Released this week, the Victorian government's ICT Strategy 2014-15 provides a snapshot of Victoria's tech-led future as Rich-Phillips would like it to be. It follows the publication of a similar document last year.
The government hopes to save $125 million by renegotiating software contracts and hardware purchasing arrangements, develop a cyber security strategy for government data and train its technology staff to be more innovative and risk aware.
Services provided by shared services bureau CenITex are expected to be fully outsourced by year's end and an expressions of interest process for free Wi-Fi services for central Melbourne and major towns completed.
Since taking the high-tech helm in December 2010, Mr Rich-Phillips has been on a mission to overhaul the way Victoria buys and manages technology, in the wake of a string of debacles, including the implosion of CenITex.

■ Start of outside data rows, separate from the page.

File: run.sh
#!/bin/bash
# OpenROAD 26Q1-2900-gdf79404cd8, Yosys 0.63+post, stock flow scripts
make -C /OpenROAD-flow-scripts/flow DESIGN_CONFIG=/design/flow/config.mk WORK_HOME=/design/flow/orfs finish
File: config.mk
export PLATFORM = sky130hd
export DESIGN_NAME = tx_stream
export DESIGN_NICKNAME = tx_stream
export VERILOG_FILES = /design/flow/design.v
export SDC_FILE = /design/flow/constraint.sdc
export NUM_CORES = 4
export LEC_CHECK = 1
export CORE_AREA = 10 10 518 518
export DIE_AREA = 0 0 528 528
File: constraint.sdc
current_design tx_stream

set clk_period 19.9
set clk_io_pct 0.2

create_clock -name clk0 -period $clk_period [get_ports {clk}]

set non_clock_inputs [all_inputs -no_clocks]
set_input_delay [expr $clk_period * $clk_io_pct] -clock clk0 $non_clock_inputs
set_output_delay [expr $clk_period * $clk_io_pct] -clock clk0 [all_outputs]
File: design.v
`timescale 1ns / 1ps
module tx_stream#(payload_width = 8, payload_size_bytes = 128)(
    input clk,reset,
    output reg [31:0] tdata,
    output reg tvalid,
    output reg tuser,
    output reg tlast,
    input tready ,
    input [1023 : 0] tx_data,
    input din_valid,
    input [9:0] word_count_latch
    );
    reg [3:0] ps,ns;
    reg data_avail;
    reg [9:0] transfer_count;
    wire [47:0] dest_add ;
    wire [47:0] src_add  ;
    wire [15:0] eth_type ;
    reg [1023 : 0] tx_data_reg;
    reg din_valid_d;
    localparam IDLE = 0;
    localparam WRITE1 = 1;
    localparam DONE = 10;
    assign dest_add = tx_data_reg[47:0];
    assign src_add  = tx_data_reg[97:48];
    assign eth_type = tx_data_reg[111:96];
    always@(posedge clk)
     begin
        din_valid_d <= din_valid;  
     end
    always@(posedge clk)
    begin 
       if(reset)
        begin 
          tx_data_reg<= 1024'h0;
        end
       else if(din_valid)
        begin
          tx_data_reg<= tx_data; 
        end
       else 
        begin 
         tx_data_reg<= tx_data_reg;
        end
    end
    always@(posedge clk)     
      begin
        if(reset)
          ps <= IDLE;
        else
          ps <= ns;
      end
     always@(*)     
       begin
         if(reset)
          begin
          ns = IDLE;
          end
         else 
           begin
            case(ps)
            IDLE : begin
                     if(din_valid_d)
                     ns = WRITE1;
                     else
                     ns = IDLE;
                   end
            WRITE1 : begin
                     if(data_avail == 0)
                       ns = DONE;
                     else 
                       ns = WRITE1; 
                   end 
            DONE : begin
                      ns = IDLE;
                   end
           endcase
           end                  
       end
     always @(*)
        begin
            tdata  = 32'd0;
            tvalid = 0;
            tuser  = 0;
            tlast  = 0;
            data_avail = 0;
                if(ps == WRITE1)
                begin
                    tvalid = 1;
                    data_avail = 1;
                if(transfer_count == word_count_latch )
                   begin
                      tdata  = tx_data_reg[(transfer_count)*32  +: 32];
                      tlast = 1;
                      data_avail = 0;
                   end
                else 
                  begin
                      tdata = tx_data_reg[(transfer_count)*32  +: 32];
                      tlast = 0;
                      data_avail = 1;
                  end
                  end
        end
       always@(posedge clk)           
       begin
           if(reset)
             begin
                transfer_count <= 0;
             end
           else if(tvalid && tready)
             begin
                transfer_count <= transfer_count + 1;
             end 
           else if(ps == WRITE1)
             begin
                transfer_count <= transfer_count;
             end
           else
             begin
                transfer_count <= 0;
             end
       end
endmodule
==> out/results.txt <==
crit path DAT: 6.51 ns
Post-synth EDFFs: 0
asr flop ratio synth: 0%
CTS Buf Count: 120
register pins left without a clock: 2
Power, Total: 5200 uW
OpenROAD warning count: 43
post-cts hold buffer count: 0
MaxCap Viol Count: 0
Critical path buffers and inverters: 2
H-tree Lvls: 3
Sw Share: 24.8%
CP delay by family, top: buffers and inverters
RSZ-0062 raised after global routing: false
antenna violation net count after detailed routing: 0
yosys stat chip area: 0.0451 sq mm
Hold Slack: 0.489 ns
post-route clock period utilization: 52.7%
ys flop type: dfxtp_1
final setup fails: 0
die area: 0.279 sq mm
status: completed
Late-Pin Clk Latency: 0.73 ns
CP cell instances: clkdlybuf4s50_1, xnor2_1, nand4_1, nor4_2, and2_1, clkdlybuf4s50_1
Sw Pwr: 1290 uW
GRT overflow: 0
CTS resizes: 0
first-pass GRT wire length: 315000 um
critical path capture point type: output pin
fillers: 26800
Internal: 3910 uW
Max Root-Sink Buffers: 3
post-route DRC violation count: 0
RR Endpoint: transfer_count[8]
Slowest-stage cell, CP: clkdlybuf4s50_1
initial core utilization: 17.5%
Horiz. Die Dim: 528 um
Final Hold Vio Count: 0
Clock Skew: 0.0113 ns
CP Launch Type: primary input
initial antenna violation count: 139
synthesized cell area: 0.0451 sq mm
area growth from synthesis to layout: 40.8%
Routed Wire Length: 237000 um
clock power share: 44.7%
Die Ht: 528 um
Post-Syn Instances: 4324
critical path peak fanout: 3
clock root buffer: clkbuf_16
crit path kind: in2out
R2R Path Start: transfer_count[1]
number of global-route vias before repair: 36500
VDD IR-drop max: 83.3 uV
worst hold path type: reg2reg
row count: 186
DP HPWL: 191000 um
drt wl/cell: 27.0 um
Synth flops: 1039
postcts setup bufs: 0
relative slew slack: 14.7%
total negative slack: 0 ns
first-pass detailed-route iteration total: 5
max reg flops: 1024
Worst path depth: 6
register area: 0.0208 sq mm
Avg Vias per Cell: 4.14
crit path capture: tlast
CORE AREA: 0.257 sq mm
warnings from Yosys: 1
Clock transition at path regs: 0.06 ns
Flop pwr share: 43.7%
Slew Limit Fails: 0
GPL Wtd Cong: 0.909
Max Freq: 0.0954 GHz
I/O Buffers: 1071
gr usage total: 16.7%
most frequent CP cell: clkdlybuf4s50_1
Slew @ Worst Pin: 1.28 ns
most common logic cells in the final layout: 1345 x mux2i_1, 1069 x clkdlybuf4s50_1, 1035 x dfxtp_1
Avg Cell Area, Syn: 10.4 sq um
Worst Path Required: 15.92 ns
flop2flop setup slack: 17.63 ns
Vias: 36300
Lkg Pwr: 0.0252 uW
Commonest Layout Cell: mux2i_1
Gate Area: 0.0225 sq mm
pin count of the biggest net entering global routing: 162
Comb pwr share: 11.6%
Placement Setup Slack: 9.30 ns
pwr dens: 81.9 mW/mm^2
CP peak stage delay: 0.69 ns
drt first-iter violations: 2559
cells on worst reg2reg path: 6
fin util: 24.7%
fin crit period: 10.49 ns
CTS tree: built
share of post-route cells with drive strength above 1: 8.00%
ys cells: 4324
Yosys cell types: 50
I/O pin count: 1073
beginning of the critical path: word_count_latch[2]
count of endpoints without a timing constraint: 2
final setup margin: 9.41 ns
[area by class of cell]
cell class                      instances  area share [%]
Multi-Input combinational cell       2922            35.5
Sequential cell                      1039            32.8
Timing Repair Buffer                 1175            18.3
Tap cell                             3384            6.68
Clock buffer                          187            5.74
Clock inverter                         35           0.872
Antenna cell                           37           0.146
Inverter                                4          0.0237
[routing by layer]
| layer | track usage, % | up-vias | wire [um] |
|---|---|---|---|
| met1 | 21.4 | 17300 | 97100 |
| met3 | 5.92 | 398 | 20900 |
| met4 | 4.55 | 86 | 7800 |
| met2 | 26.8 | 1448 | 111000 |
| met5 | 0 | - | 519 |
| li1 | - | 17100 | - |
[metrics by stage]
step	std cells	instance area, sq um
2_1_floorplan	4324	45100
3_3_place_gp	8524	59100
3_5_place_dp	8524	59100
4_1_cts	8746	63300
5_1_grt	8763	63400
6_report	8783	63400
[cell families after synthesis]
group           share of synthesized area, %
simple gates                            11.0
fa+ha+maj                             0.0833
flops                                   46.1
compound gates                          3.68
latches                               0.0667
buf+inv                                 4.01
xor+xnor                               0.350
mux                                     34.7
other cells                          0.00832
[how the worst min path moves through the flow]
stage | from | endpoint | slack, ns | cells past startpoint
final | tx_data_reg[268] | tx_data_reg[268] | 0.49 | 2
after global routing | tx_data_reg[602] | tx_data_reg[602] | 0.51 | 2
after CTS | tx_data_reg[474] | tx_data_reg[474] | 0.49 | 2
[synth_stat cells, drive strengths merged (6+ instances only)]
library cell	instances	area share [%]
mux2i	1345	30
dfxtp	1037	46
nor2	1035	8.7
buf	204	2.6
clkbuf	152	1.3
mux4	96	4.8
o22ai	96	1.3
a22oi	64	1.1
and3	64	0.90
nand3	36	0.42
nand4	35	0.49
a21oi	33	0.45
o21ai	33	0.37
a31oi	32	0.44
xnor2	13	0.25
nor2b	6	0.083
[power by group through the flow]
stage / Clock, uW / Sequential [uW] / Combinational (uW)
4_1_cts: 2380 / 2270 / 608
5_1_grt: 2460 / 2280 / 652
6_report: 2320 / 2270 / 602
[worst reg2reg max path: cells and delay by family (launching register included)]
kind,cells,cell delay [ns]
buf+inv,1,0.63
flops,1,0.54
simple gates,3,0.45
fa+ha+maj,1,0.37
xor+xnor,1,0.15
No activity file was given, so power comes from the tool's default toggle rates.
==> design/flow/design.v <==
`timescale 1ns / 1ps
module ProgramCounter(Address, PCResult, Reset, Clk);
	input [31:0] Address;
	input Reset, Clk;
	output reg [31:0] PCResult;
	always @ (posedge Clk)
		begin
			if(Reset == 1)
				PCResult <= 32'h00000000;
			else
				PCResult <= Address;
		end
endmodule
==> design/flow/run.sh <==
#!/bin/bash
# OpenROAD 26Q1-2900-gdf79404cd8, Yosys 0.63+post, stock flow scripts
make -C /OpenROAD-flow-scripts/flow DESIGN_CONFIG=/design/flow/config.mk WORK_HOME=/design/flow/orfs finish
==> design/flow/config.mk <==
export PLATFORM = sky130hd
export DESIGN_NAME = ProgramCounter
export DESIGN_NICKNAME = ProgramCounter
export VERILOG_FILES = /design/flow/design.v
export SDC_FILE = /design/flow/constraint.sdc
export NUM_CORES = 4
export LEC_CHECK = 1
export CORE_AREA = 10 10 102 102
export DIE_AREA = 0 0 112 112
==> design/flow/constraint.sdc <==
current_design ProgramCounter

set clk_period 1.0
set clk_io_pct 0.2

create_clock -name clk0 -period $clk_period [get_ports {Clk}]

set non_clock_inputs [all_inputs -no_clocks]
set_input_delay [expr $clk_period * $clk_io_pct] -clock clk0 $non_clock_inputs
set_output_delay [expr $clk_period * $clk_io_pct] -clock clk0 [all_outputs]
==> impl_metrics.env <==
# implementation run metrics
export IMPL_slowest_stage="dfxtp_2"
export IMPL_endpoint_kind="output port"
export IMPL_max_stage_delay_ns=0.32
export IMPL_grt_pass1_vias=712
export IMPL_die_h_um=112
export IMPL_holdBufCountCts=0
export IMPL_ctsHtreeMaxLevel=2
export IMPL_antenna_found_initial=0
export IMPL_mostFrequentLayoutCells="clkdlybuf4s50_1 (33), nor2b_1 (32), dfxtp_1 (19)"
export IMPL_top_regs="PCResult (32)"
export IMPL_fin_cells=244
export IMPL_clock_fmax_mhz=1040
export IMPL_cts_num_sinks=32
export IMPL_syn_inst=67
export IMPL_postSynthSeqShare=0.742
export IMPL_gp_congestion=0.679
export IMPL_fin_util=0.207
export IMPL_crit_family="flip-flops"
export IMPL_diodes=0
export IMPL_startpoint_type="flop"
export IMPL_yosys_cells=67
export IMPL_ys_area_um2=863
export IMPL_worstMarginPinSlew_ns=0.202
export IMPL_ant_nets=0
export IMPL_vias=678
export IMPL_maxSlewViolCount=0
export IMPL_first_iter_violations=11
export IMPL_num_rows=33
export IMPL_port_buffers=65
export IMPL_ys_ff=32
export IMPL_routed_wl_um=2770
export IMPL_setup_violations=0
export IMPL_rsz0062_at_grt="false"
export IMPL_avgViaCountPerCell=2.78
export IMPL_largest_register="PCResult"
export IMPL_yosysTopAreaCell="dfxtp_1"
export IMPL_grt_max_degree=21
export IMPL_critical_path_startpoint="PCResult[23]$_SDFF_PP0_"
export IMPL_clkTransAtPathRegs_ns=0.07
export IMPL_yosys_warnings=1
export IMPL_outcome="finished clean"
export IMPL_arrival_ns=0.76
export IMPL_routedWlPerCell_um=11.3
export IMPL_drive_gt1_frac=0.281
export IMPL_die_w_um=112
export IMPL_peakVddDrop_uv=612
export IMPL_crit_chain="clkdlybuf4s15_1"
export IMPL_placed_cells=236
export IMPL_crit_type="reg2out"
export IMPL_fin_crit_ns=0.960
export IMPL_netlist_area_um2=863
export IMPL_required_ns=0.80
export IMPL_critPathMaxFanout=1
export IMPL_dieArea_um2=12500
export IMPL_cellPowerDensity_nw_per_um2=1680
export IMPL_grt_use_met1=0.0500
export IMPL_cts_tree="built"
export IMPL_hold_path_class="in2reg"
export IMPL_met2_usage=0.0653
export IMPL_pin_count=66
export IMPL_synth_top_area_share=0.742
export IMPL_grt_first_pass_wirelength_um=4230
export IMPL_grtUsageTotal=0.0419
export IMPL_core_um2=8220
export IMPL_finalPower_uw=2850
export IMPL_initCoreUtil=0.105
export IMPL_drt_pass1_iter_count=2
export IMPL_clockRootBuffer="clkbuf_8"
export IMPL_synth_area_per_cell_um2=12.9
export IMPL_gr_max_usage_layer="met2"
export IMPL_synthToLayoutAreaGrowth_pct=97.1
export IMPL_layout_top_cell="clkdlybuf4s50_1"
export IMPL_synth_distinct_cells=3
export IMPL_largest_reg_flops=32
export IMPL_cts_buffers=5
export IMPL_top_cells_by_area="dfxtp_1 (74%), nor2b_1 (23%), buf_4 (2.6%)"
export IMPL_drc=0
export IMPL_warnings=25
export IMPL_finalCritPeriodShare=0.960
export IMPL_grt_overflow_total=0
export IMPL_p_leak_uw=0.000687
export IMPL_max_clock_path_buffers=2
export IMPL_relSlewSlack=0.865
export IMPL_min_from="Address[5]"
export IMPL_maxCapViolations=0
export IMPL_hold_violations=0
export IMPL_grtUsageMet3=0.0261
export IMPL_crit_buf_inv=1
-- logic make-up after synthesis --
| family | synth area share |
|---|---|
| and+or+nand+nor | 0.232 |
| buffers and inverters | 0.0261 |
| DFF | 0.742 |
-- final timing paths --
| path | cells after the start | slack, ns | end |
|---|---|---|---|
| worst max-delay path | 1 | 0.04 | PCResult[23] |
| worst min-delay path | 2 | 0.46 | PCResult[5]$_SDFF_PP0_ |
-- per-layer routing --
layer	vias to the layer above	routed length [µm]	part of all wire
met3	0	309	0.11
met1	303	1170	0.42
li1	340	-	-
met2	35	1290	0.46
met4	0	0	0
met5	-	0	0
-- per-stage QoR --
stage	setup WS (ns)	TNS, ns	cell area (µm²)	hold WS [ns]
2_1_floorplan	0.509	0	863	0.272
3_3_place_gp	-0.125	-3.67	1660	0.761
3_5_place_dp	-0.142	-3.95	1660	0.761
4_1_cts	0.00213	0	1760	0.456
5_1_grt	0.000682	0	1700	0.456
6_report	0.0402	0	1700	0.464
-- area by class of cell --
class,count,area (µm²)
Sequential cell,32,657
Fill cell,893,6520
Clock inverter,2,35.0
Clock buffer,6,72.6
Tap cell,105,131
Multi-Input combinational cell,32,200
Timing Repair Buffer,67,606
-- cell usage after synthesis --
library cell / instances
nor2b_1: 32
buf_4: 3
dfxtp_1: 32
-- repair_timing --
item | in CTS | in global routing
setup buffers | 0 | 0
endpoints found under the setup margin | 32 | 19
gates resized | 71 | 26
-- power by group --
group / switching [µW] / internal, µW
Clock: 473 / 739
Combinational: 62.6 / 216
Sequential: 16.0 / 1350
Total: 552 / 2300
Power is estimated from default activity; no workload was simulated.
--- flow/design.v ---
`timescale 1ns / 1ps
module PCAdder(PCResult, PCAddResult);
    input [31:0] PCResult;
    output reg [31:0] PCAddResult;  
    always @ (PCResult, PCAddResult)
    begin
        PCAddResult <= PCResult + 32'd4;
    end
endmodule
--- flow/run.sh ---
#!/bin/bash
# OpenROAD 26Q1-2900-gdf79404cd8, Yosys 0.63+post, stock flow scripts
make -C /OpenROAD-flow-scripts/flow DESIGN_CONFIG=/design/flow/config.mk WORK_HOME=/design/flow/orfs finish
--- flow/config.mk ---
export PLATFORM = sky130hd
export DESIGN_NAME = PCAdder
export DESIGN_NICKNAME = PCAdder
export VERILOG_FILES = /design/flow/design.v
export SDC_FILE = /design/flow/constraint.sdc
export NUM_CORES = 4
export LEC_CHECK = 1
export CORE_AREA = 10 10 75 75
export DIE_AREA = 0 0 85 85
--- flow/constraint.sdc ---
current_design PCAdder

set clk_period 9.1
set clk_io_pct 0.2

create_clock -name clk0 -period $clk_period

set non_clock_inputs [all_inputs -no_clocks]
set_input_delay [expr $clk_period * $clk_io_pct] -clock clk0 $non_clock_inputs
set_output_delay [expr $clk_period * $clk_io_pct] -clock clk0 [all_outputs]
==> out/metrics.csv <==
metric,value,unit
PortBufs,60,
YS chip area,581,µm²
initial antenna violation count,0,
vias per inst,3.99,
Peak Freq,171,MHz
P&R area growth vs syn,112,%
Commonest Layout Cell,clkdlybuf4s50_1,
number of DRC markers in iteration 0,9,
register area share after synthesis,0,
Die Y,85,µm
# Cells Yosys,83,
Overall Power,41.8,µW
global route overflow,0,
CP bufs+invs,2,
Placed Cells,191,
crit path DAT,4.03,ns
setup_tns,0,ns
cts-stage hold buffer count,0,
DRT antenna net count,0,
core area,4060,µm²
final slew viol count,0,
Lkg Pwr,0.000423,µW
Syn Area/Cell,6.99,µm²
clkbuf count,0,
post-CTS resize count,0,
first-pass iteration count of the detailed router,4,
Slowest cell on crit path,clkdlybuf4s50_1,
slew margin rel.,0.647,
Setup CP Type,primary input to primary output,
global-route wire length before repair,3.51,mm
Mapped Area,581,µm²
crit path DRT,7.28,ns
family with the most delay on the worst path,buffers and inverters,
tool warnings,32,
worst-path fanout max,8,
status,completed,
Cell Type Count,18,
filler cell count,427,
Top Ports,64,
Synth Warn #,1,
# setup viols final,0,
post-CTS setup buffers,0,
Seq cells,0,
most instantiated logic cells after routing,"clkdlybuf4s50_1, xnor2_1, nand3_1, nand2_1, nand4_1",
final tally of hold violations,0,
max cap viols,0,
power per cell area,34.1,nW/µm²
delay of the slowest critical-path stage,0.52,ns
WL/cell,12.2,µm
cell mode on critical path,clkdlybuf4s50_1,
FP Core Util,0.143,
FF/Latch Area,0,µm²
HPWL Detailed,2.09,mm
cycle use final,0.643,
Peak VDD IR,14.1,µV
Worst Tran Pin Value,0.525,ns
Cells after Synth,83,
n_diodes,0,
DR vias,762,
FP Rows,23,
largest net degree at the start of global routing,9,
Post-Route WL,2.33,mm
routability congestion estimate,0.786,
final std cells w/o fill,191,
fin crit period,5.85,ns
Hold WC Path Type,primary input to primary output,
CP endpoint kind,primary output,
logic area,558,µm²
vias in the first global route,751,
gr usage total,0.0563,
cells along the critical path,"clkdlybuf4s50_1, ha_1, nand3_1, nor4_4, nand4_1, xnor2_1, clkdlybuf4s50_1",
# DRC,0,
launching element type of the critical path,primary input,
Die W,85,µm
share of layout cells above drive strength 1,0.0496,
Die Size,7230,µm²
RSZ-0062 raised after global routing,false,
-- layout make-up --
| class | instances | share of cell area |
|---|---|---|
| timing repair buffer | 60 | 0.489 |
| multi-input combinational | 79 | 0.454 |
| tap | 50 | 0.0509 |
| inverter | 2 | 0.00611 |
-- metrics by stage --
stage                     hold slack (ns)  worst slack, ns  instance area, µm²  utilization
after global placement               3.64             3.23                1230        0.303
after CTS                            3.64             3.18                1230        0.303
after detailed placement             3.64             3.18                1230        0.303
final                                3.64             3.25                1230        0.303
after global routing                 3.64             3.01                1230        0.303
after floorplan                      3.65             4.49                 581            -
-- power breakdown --
| group | internal, µW | switching, µW | leakage, µW |
|---|---|---|---|
| logic | 29.2 | 12.7 | 0.000423 |
| registers | 0 | 0 | 0 |
| clock network | 0 | 0 | 0 |
| total | 29.2 | 12.7 | 0.000423 |
-- cells by family (layout without fill, tap and decap cells) --
kind of cell | Yosys count | after routing | synth area share
xor gates and xnor gates | 28 | 28 | 0.422
buffers and inverters | 4 | 62 | 0.0388
and+or+nand+nor | 50 | 50 | 0.517
adders and majority gates | 1 | 1 | 0.0215
-- synthesized netlist by cell type --
cell	instances	area (µm²)
and4_1	1	8.76
nand3_2	1	10.0
inv_1	2	7.51
ha_1	1	12.5
nor2_1	7	26.3
nand4_1	9	56.3
and2_1	1	6.26
nor4_4	2	42.5
and3_1	2	12.5
nor3_1	3	15.0
nand4_2	1	12.5
and4_2	1	10.0
xor2_1	7	61.3
or2_2	2	12.5
nand3_1	10	50.1
nand2_1	10	37.5
xnor2_1	21	184
buf_4	2	15.0
-- per-layer routing --
layer | vias up | GRT usage | part of all wire
li1 | 414 | - | -
met4 | 0 | 0 | 0
met2 | 30 | 0.0988 | 0.47
met1 | 318 | 0.0657 | 0.42
met5 | - | 0 | 0
met3 | 0 | 0.0241 | 0.11
-- final timing paths --
check / from / end / depth (start not counted)
setup / recovery: PCResult[2] / PCAddResult[28] / 7
hold / removal: PCResult[0] / PCAddResult[0] / 0
Power is estimated from default activity; no workload was simulated.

The bureau, which accounts for around $140 million of the state's annual ICT spend of $1.5 billion, has been the subject of three inquiries, an Ombudsman's investigation and a police probe by the fraud squad.
The business of selling ICT to the state has been opened up to all comers, following the replacement last year of the eServices panel with a more flexible online eServices register. Eligible vendors can join the latter at any time.
While Telstra and Optus have held a decade-long monopoly on the supply of telecoms services to the state, an online marketplace known as VicConnect will give agencies access to new suppliers by mid-2015.
Public sector analyst at Intelligent Business Research Services Alan Hansell said the latest iteration of the government's plan is impressive in intent but remains light on details.
"It sets out the right things that need to be done but omits how the right way will be achieved," Mr Hansell said. "For instance, it recognises the gaps in skills, leadership and governance and assumes they will be identified and fixed - it is a naive assumption.
"The skeleton, which is what the report describes, needs flesh on the bones to be credible."
A source close to the government said the strategy focused too heavily on enabling technology capability, rather than on "key public value issues".
"The strategy is broad, dealing with economic issues alongside basic internal challenges - this detracts from the urgent need for digitally focused government," the source said.
Successful initiatives within governments were usually driven by individual agencies with dynamic leaders who worked closely with the ICT industry.
"The Victorian government should harness this 'secret sauce' and focus on being more flexible and [on] key public value outcomes. The ongoing attempts by governments to boil the ocean on the ICT front does not have a strong track history."